» **PROMPT**
For the entries below, the expected answer is the line with "XOR/XNOR: 1 / 0.09", the line with "registers | 1680 | 518 | 0.00496 | 1160", and every line between them, exactly as written, and nothing more.

» **TASK INPUTS**
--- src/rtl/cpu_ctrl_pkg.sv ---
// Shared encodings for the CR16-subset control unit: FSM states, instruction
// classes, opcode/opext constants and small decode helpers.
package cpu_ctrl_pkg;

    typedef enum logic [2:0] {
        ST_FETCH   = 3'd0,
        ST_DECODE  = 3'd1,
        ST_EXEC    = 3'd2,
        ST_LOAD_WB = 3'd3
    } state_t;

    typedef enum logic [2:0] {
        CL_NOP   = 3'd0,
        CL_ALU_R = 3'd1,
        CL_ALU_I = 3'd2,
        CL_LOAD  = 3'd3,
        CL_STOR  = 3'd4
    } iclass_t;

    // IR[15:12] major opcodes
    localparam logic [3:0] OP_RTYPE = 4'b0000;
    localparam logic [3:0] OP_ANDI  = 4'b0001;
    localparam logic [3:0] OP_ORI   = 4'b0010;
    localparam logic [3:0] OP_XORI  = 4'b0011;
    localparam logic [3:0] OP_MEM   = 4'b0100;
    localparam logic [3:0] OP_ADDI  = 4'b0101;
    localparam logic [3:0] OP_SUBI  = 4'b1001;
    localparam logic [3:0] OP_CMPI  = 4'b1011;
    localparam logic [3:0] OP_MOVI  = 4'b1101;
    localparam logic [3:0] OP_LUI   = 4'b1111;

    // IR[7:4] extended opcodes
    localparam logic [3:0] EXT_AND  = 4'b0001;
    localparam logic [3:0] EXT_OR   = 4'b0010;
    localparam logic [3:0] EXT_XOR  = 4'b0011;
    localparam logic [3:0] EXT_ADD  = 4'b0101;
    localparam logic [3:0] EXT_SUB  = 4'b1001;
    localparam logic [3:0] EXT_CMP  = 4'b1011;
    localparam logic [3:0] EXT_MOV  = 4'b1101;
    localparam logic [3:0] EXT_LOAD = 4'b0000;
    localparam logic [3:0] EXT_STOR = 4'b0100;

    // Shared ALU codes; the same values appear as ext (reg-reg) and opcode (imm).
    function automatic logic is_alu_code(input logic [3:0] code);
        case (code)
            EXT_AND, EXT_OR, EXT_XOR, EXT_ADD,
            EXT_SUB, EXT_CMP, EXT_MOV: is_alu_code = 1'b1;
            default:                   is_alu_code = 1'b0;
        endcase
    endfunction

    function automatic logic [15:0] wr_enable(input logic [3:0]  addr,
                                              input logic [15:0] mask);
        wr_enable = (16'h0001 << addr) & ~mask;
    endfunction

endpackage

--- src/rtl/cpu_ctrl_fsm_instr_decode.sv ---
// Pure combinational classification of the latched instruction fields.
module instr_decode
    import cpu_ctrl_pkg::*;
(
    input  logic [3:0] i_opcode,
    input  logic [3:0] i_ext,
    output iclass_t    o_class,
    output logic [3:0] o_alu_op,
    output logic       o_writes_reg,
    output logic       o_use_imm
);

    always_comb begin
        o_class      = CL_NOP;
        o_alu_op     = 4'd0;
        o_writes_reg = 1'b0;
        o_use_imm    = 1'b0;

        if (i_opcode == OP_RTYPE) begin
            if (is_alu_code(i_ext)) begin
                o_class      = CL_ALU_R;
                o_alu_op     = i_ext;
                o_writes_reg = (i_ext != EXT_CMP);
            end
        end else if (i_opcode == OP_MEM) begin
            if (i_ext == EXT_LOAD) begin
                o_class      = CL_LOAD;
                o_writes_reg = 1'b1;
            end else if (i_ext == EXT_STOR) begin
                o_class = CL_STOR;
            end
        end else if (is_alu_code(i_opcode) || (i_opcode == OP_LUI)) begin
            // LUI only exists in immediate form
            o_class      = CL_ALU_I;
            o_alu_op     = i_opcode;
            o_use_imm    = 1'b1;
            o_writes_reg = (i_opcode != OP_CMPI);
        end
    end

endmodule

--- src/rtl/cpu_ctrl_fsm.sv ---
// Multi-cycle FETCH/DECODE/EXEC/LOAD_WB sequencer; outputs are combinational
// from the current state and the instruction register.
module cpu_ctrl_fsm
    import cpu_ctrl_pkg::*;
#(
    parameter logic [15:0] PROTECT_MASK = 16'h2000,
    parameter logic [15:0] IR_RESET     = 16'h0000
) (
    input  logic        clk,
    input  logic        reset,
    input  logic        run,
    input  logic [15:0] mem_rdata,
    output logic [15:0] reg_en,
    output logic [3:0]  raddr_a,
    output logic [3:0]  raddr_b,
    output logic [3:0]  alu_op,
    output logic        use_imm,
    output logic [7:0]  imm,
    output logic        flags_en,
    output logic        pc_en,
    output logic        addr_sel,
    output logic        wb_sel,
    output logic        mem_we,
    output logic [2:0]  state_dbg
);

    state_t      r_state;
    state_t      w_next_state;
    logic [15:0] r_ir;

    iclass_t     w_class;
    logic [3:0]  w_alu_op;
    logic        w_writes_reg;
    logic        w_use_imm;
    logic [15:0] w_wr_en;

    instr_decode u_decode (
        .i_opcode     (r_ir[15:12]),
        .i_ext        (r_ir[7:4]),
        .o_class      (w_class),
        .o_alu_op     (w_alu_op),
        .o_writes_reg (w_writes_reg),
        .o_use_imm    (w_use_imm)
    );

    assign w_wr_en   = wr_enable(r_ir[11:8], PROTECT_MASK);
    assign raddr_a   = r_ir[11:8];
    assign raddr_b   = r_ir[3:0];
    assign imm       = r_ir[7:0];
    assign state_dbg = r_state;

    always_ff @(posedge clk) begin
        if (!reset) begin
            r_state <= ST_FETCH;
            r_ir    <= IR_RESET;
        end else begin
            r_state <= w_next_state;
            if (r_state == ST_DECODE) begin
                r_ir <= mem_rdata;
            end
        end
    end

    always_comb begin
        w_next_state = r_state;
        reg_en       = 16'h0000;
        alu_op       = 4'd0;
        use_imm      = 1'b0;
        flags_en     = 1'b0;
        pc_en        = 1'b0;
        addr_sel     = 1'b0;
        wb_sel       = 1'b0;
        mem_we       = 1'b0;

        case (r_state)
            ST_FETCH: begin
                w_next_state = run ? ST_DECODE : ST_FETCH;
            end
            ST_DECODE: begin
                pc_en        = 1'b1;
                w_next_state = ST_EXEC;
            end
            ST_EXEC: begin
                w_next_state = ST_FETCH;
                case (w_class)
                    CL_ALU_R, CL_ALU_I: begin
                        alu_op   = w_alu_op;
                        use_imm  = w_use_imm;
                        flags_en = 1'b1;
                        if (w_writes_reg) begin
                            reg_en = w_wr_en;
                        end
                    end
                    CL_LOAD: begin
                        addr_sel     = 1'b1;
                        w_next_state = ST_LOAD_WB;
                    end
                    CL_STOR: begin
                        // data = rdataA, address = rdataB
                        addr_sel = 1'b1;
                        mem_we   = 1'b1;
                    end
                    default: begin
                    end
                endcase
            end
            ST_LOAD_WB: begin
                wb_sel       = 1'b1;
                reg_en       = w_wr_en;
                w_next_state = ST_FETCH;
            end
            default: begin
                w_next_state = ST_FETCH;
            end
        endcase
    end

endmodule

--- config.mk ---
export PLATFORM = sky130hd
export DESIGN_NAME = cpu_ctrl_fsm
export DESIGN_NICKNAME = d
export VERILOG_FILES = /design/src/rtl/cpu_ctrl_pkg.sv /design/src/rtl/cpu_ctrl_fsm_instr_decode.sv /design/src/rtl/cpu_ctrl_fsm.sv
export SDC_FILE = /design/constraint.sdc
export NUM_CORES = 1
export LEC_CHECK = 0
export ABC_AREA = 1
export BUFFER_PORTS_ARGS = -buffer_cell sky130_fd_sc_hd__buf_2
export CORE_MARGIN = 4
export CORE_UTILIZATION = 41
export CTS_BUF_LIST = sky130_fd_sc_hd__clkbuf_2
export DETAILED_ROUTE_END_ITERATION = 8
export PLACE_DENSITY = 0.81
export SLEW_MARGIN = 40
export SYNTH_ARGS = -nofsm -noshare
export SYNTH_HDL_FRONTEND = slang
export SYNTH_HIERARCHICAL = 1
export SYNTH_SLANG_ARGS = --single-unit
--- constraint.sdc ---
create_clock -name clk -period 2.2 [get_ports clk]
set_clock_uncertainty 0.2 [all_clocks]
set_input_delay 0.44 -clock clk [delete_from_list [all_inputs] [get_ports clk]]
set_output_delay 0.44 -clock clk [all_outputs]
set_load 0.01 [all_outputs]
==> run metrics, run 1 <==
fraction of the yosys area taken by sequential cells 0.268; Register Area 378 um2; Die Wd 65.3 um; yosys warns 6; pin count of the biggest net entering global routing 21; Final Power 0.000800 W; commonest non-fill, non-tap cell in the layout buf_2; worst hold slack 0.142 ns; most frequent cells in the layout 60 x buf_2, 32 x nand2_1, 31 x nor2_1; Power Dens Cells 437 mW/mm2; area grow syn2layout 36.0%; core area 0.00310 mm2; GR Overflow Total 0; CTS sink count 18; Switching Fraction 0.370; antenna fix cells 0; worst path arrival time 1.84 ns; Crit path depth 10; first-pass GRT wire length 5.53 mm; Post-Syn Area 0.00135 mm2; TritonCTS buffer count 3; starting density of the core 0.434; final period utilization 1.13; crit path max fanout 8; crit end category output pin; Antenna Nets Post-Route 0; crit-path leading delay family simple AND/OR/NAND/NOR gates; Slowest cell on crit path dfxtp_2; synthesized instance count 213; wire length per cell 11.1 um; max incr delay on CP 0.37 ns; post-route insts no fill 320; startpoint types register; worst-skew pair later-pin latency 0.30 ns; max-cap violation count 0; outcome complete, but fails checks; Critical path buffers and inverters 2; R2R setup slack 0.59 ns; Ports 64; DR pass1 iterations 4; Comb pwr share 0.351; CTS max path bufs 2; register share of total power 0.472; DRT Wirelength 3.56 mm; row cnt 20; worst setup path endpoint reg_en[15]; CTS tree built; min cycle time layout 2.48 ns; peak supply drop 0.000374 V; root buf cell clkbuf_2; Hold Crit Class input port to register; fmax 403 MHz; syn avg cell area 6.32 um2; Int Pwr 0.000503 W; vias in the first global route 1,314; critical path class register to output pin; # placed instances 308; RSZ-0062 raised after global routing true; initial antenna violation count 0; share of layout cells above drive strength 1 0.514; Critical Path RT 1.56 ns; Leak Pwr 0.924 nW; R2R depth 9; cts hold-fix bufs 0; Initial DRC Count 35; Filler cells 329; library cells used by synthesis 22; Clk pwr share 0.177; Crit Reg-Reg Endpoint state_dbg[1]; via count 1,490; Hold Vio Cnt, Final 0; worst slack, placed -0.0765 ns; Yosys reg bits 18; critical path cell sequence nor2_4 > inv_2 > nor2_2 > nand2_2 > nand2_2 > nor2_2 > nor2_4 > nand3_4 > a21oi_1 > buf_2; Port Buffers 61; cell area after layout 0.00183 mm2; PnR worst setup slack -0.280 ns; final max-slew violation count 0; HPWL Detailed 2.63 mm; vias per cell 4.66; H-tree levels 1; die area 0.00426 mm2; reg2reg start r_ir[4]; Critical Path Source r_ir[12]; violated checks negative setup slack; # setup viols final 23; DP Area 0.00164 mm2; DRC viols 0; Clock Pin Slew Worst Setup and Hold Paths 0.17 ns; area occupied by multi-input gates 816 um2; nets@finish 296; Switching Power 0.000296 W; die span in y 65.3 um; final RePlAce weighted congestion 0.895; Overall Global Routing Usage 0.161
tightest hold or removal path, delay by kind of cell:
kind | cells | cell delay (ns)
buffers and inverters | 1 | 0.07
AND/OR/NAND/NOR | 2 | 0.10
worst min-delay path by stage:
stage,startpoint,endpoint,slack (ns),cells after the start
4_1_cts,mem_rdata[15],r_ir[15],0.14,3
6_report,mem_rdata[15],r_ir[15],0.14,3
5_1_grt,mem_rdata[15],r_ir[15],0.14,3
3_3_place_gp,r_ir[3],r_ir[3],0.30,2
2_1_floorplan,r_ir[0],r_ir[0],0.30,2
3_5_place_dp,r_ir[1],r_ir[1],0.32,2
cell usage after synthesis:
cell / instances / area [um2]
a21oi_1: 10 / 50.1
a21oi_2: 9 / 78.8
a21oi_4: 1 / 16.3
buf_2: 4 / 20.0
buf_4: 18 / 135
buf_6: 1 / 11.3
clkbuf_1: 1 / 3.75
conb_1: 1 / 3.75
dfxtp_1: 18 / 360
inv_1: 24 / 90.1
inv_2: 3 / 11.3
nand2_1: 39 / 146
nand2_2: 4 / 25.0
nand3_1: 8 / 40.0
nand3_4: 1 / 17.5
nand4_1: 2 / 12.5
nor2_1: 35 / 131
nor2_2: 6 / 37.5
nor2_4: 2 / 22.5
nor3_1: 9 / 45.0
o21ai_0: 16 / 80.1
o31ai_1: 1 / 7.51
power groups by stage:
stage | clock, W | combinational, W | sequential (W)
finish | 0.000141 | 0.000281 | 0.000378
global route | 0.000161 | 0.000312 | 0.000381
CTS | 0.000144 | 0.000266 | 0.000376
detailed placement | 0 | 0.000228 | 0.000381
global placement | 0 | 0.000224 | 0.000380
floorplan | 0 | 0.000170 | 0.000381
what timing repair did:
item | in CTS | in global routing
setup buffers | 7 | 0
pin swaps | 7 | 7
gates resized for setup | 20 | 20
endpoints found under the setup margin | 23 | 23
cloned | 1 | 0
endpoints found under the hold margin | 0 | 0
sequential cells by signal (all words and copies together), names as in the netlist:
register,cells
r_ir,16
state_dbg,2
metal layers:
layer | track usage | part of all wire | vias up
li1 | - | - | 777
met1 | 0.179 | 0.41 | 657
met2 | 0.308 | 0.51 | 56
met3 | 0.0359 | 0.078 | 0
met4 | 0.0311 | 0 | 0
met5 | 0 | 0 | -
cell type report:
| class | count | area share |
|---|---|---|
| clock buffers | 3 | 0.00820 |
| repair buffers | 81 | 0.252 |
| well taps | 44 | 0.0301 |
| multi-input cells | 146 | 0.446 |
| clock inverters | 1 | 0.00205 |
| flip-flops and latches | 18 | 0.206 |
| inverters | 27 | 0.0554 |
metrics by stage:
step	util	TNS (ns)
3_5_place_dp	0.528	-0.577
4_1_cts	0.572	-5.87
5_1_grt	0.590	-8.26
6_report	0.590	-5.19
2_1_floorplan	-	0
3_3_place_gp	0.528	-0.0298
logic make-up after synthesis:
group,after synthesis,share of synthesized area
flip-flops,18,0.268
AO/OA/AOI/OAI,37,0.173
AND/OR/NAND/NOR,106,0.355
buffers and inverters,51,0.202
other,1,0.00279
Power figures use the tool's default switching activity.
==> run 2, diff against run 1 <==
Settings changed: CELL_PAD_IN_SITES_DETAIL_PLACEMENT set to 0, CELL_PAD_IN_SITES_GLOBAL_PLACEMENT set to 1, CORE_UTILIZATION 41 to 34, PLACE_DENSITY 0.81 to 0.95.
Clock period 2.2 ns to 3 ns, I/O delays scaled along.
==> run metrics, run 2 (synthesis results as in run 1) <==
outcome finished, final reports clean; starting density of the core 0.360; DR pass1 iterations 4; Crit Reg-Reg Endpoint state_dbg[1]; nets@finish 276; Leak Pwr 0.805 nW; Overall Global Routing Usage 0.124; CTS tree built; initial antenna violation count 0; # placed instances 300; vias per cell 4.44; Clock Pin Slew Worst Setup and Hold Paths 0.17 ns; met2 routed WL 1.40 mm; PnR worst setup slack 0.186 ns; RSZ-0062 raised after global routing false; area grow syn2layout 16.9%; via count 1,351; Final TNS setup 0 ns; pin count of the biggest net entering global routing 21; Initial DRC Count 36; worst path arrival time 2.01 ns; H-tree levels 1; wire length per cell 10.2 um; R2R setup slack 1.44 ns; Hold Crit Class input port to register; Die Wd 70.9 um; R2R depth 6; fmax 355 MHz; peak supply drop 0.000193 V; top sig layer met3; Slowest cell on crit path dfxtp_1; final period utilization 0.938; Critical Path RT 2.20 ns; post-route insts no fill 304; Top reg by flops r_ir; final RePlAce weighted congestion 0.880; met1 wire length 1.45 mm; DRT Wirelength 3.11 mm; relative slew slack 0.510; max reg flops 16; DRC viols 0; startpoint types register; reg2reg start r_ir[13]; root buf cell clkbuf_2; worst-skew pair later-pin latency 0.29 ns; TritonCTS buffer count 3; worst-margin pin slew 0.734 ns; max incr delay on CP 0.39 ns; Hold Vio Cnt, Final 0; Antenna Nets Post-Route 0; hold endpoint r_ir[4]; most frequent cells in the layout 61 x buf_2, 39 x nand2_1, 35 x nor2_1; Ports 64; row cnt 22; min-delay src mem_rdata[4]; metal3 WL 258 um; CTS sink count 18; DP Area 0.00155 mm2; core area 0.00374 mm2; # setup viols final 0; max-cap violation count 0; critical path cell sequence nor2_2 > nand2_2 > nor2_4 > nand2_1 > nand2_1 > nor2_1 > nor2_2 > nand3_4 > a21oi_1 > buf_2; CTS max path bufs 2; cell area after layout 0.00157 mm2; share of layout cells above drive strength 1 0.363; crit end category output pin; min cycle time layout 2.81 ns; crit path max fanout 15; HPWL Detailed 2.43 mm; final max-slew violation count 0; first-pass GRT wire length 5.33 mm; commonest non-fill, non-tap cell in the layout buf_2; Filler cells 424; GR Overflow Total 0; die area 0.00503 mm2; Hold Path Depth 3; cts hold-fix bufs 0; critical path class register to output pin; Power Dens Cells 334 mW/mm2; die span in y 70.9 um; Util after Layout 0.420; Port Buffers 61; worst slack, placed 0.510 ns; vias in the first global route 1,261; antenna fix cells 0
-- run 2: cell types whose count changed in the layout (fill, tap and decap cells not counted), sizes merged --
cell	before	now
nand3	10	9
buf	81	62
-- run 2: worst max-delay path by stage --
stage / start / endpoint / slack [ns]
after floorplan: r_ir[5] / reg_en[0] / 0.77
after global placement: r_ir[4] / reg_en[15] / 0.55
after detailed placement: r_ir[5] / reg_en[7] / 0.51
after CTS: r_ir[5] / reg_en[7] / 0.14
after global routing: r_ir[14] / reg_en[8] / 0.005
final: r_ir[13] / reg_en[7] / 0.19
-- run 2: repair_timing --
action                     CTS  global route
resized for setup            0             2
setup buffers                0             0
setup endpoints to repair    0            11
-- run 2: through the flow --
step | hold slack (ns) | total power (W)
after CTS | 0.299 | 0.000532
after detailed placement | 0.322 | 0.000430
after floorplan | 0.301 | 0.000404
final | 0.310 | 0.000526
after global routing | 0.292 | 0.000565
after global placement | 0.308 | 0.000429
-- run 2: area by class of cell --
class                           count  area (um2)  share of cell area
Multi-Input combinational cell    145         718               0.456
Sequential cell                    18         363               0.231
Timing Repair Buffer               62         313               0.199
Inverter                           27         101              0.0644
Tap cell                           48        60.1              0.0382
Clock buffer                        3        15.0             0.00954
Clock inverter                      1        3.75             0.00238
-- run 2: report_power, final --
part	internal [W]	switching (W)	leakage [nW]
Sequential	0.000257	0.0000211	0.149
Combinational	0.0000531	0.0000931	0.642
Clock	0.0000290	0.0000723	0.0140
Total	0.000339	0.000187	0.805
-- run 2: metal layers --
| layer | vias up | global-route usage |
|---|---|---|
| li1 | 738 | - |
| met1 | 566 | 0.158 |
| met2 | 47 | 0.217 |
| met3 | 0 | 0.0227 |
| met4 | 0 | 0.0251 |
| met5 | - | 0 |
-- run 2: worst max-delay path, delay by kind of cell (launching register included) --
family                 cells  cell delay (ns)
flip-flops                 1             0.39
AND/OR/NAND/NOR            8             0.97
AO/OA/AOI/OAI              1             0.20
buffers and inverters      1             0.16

...

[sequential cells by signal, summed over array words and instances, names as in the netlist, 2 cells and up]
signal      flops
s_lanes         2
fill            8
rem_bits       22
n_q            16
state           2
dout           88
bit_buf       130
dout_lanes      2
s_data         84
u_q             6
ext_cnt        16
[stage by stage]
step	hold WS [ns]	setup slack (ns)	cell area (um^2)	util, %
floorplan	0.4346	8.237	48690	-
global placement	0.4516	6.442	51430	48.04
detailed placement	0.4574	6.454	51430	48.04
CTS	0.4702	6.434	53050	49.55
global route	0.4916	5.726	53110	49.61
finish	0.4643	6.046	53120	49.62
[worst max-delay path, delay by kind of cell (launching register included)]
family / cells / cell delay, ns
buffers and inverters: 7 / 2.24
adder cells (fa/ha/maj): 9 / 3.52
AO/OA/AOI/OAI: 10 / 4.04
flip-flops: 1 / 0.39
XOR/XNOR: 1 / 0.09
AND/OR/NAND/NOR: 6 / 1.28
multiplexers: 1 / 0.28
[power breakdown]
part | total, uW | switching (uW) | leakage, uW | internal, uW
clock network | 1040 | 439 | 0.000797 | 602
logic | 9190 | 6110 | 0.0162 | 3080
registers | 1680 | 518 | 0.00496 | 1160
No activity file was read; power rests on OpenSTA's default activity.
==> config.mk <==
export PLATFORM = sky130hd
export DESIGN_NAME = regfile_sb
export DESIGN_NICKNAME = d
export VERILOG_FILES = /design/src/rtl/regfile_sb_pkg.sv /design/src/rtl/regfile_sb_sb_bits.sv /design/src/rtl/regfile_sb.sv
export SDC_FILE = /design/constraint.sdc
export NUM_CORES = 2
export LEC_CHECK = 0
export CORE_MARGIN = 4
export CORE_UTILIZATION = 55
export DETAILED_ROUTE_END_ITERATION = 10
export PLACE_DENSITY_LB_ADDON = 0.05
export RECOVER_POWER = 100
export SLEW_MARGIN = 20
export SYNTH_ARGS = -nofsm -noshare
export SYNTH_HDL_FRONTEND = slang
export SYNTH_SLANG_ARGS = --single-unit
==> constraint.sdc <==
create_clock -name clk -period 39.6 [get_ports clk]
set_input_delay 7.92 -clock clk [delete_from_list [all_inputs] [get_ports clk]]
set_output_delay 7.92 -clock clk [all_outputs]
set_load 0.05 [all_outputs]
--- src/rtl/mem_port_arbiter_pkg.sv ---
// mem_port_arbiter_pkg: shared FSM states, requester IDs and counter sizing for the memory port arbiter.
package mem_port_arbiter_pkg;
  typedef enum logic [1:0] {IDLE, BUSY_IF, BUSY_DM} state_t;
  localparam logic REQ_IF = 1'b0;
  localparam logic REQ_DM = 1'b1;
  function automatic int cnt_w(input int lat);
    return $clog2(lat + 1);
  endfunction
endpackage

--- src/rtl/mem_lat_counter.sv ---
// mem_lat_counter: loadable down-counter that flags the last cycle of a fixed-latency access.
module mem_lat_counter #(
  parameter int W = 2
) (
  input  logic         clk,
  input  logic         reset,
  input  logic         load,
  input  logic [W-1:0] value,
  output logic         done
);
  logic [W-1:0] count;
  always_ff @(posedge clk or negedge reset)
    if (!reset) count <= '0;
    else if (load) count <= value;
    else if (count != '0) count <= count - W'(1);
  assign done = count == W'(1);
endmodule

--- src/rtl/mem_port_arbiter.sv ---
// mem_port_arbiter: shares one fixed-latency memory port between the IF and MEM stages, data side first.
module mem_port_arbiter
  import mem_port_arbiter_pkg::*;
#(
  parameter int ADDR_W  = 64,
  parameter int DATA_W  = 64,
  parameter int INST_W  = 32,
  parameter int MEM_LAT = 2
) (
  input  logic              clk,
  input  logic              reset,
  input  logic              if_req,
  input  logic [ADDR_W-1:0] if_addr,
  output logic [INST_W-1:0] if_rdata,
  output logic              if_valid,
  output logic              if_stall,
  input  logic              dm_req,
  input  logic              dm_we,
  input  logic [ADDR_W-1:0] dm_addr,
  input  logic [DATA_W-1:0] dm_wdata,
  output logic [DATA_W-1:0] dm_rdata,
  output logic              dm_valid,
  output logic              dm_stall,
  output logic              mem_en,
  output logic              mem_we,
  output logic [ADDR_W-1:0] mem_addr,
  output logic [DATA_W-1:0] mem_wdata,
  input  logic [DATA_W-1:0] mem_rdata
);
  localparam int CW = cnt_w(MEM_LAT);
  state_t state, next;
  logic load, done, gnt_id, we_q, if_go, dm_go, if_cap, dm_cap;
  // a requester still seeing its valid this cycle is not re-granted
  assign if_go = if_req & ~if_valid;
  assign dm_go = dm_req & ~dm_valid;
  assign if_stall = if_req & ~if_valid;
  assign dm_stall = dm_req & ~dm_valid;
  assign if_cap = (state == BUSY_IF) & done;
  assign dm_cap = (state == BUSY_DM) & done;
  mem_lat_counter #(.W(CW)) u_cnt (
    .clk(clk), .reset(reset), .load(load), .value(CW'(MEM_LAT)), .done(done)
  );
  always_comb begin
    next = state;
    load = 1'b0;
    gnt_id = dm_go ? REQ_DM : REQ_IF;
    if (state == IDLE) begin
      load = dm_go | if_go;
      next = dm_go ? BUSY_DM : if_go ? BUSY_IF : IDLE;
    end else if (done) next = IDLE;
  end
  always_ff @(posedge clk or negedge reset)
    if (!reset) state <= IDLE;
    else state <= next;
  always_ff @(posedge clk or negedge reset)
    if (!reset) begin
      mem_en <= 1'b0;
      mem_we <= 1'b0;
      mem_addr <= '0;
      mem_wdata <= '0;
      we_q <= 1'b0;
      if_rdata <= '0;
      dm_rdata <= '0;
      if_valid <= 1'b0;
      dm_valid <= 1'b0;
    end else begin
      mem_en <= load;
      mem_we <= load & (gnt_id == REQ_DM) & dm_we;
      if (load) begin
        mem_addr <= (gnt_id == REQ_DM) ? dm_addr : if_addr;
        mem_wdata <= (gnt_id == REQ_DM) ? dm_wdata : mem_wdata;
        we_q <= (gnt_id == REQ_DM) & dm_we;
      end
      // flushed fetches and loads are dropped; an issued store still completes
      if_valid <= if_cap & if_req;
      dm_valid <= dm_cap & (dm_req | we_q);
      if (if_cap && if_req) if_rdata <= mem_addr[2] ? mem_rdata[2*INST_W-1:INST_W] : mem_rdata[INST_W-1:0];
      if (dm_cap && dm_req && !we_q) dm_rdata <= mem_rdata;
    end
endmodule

» **RESPONSE BELOW**
XOR/XNOR: 1 / 0.09
AND/OR/NAND/NOR: 6 / 1.28
multiplexers: 1 / 0.28
[power breakdown]
part | total, uW | switching (uW) | leakage, uW | internal, uW
clock network | 1040 | 439 | 0.000797 | 602
logic | 9190 | 6110 | 0.0162 | 3080
registers | 1680 | 518 | 0.00496 | 1160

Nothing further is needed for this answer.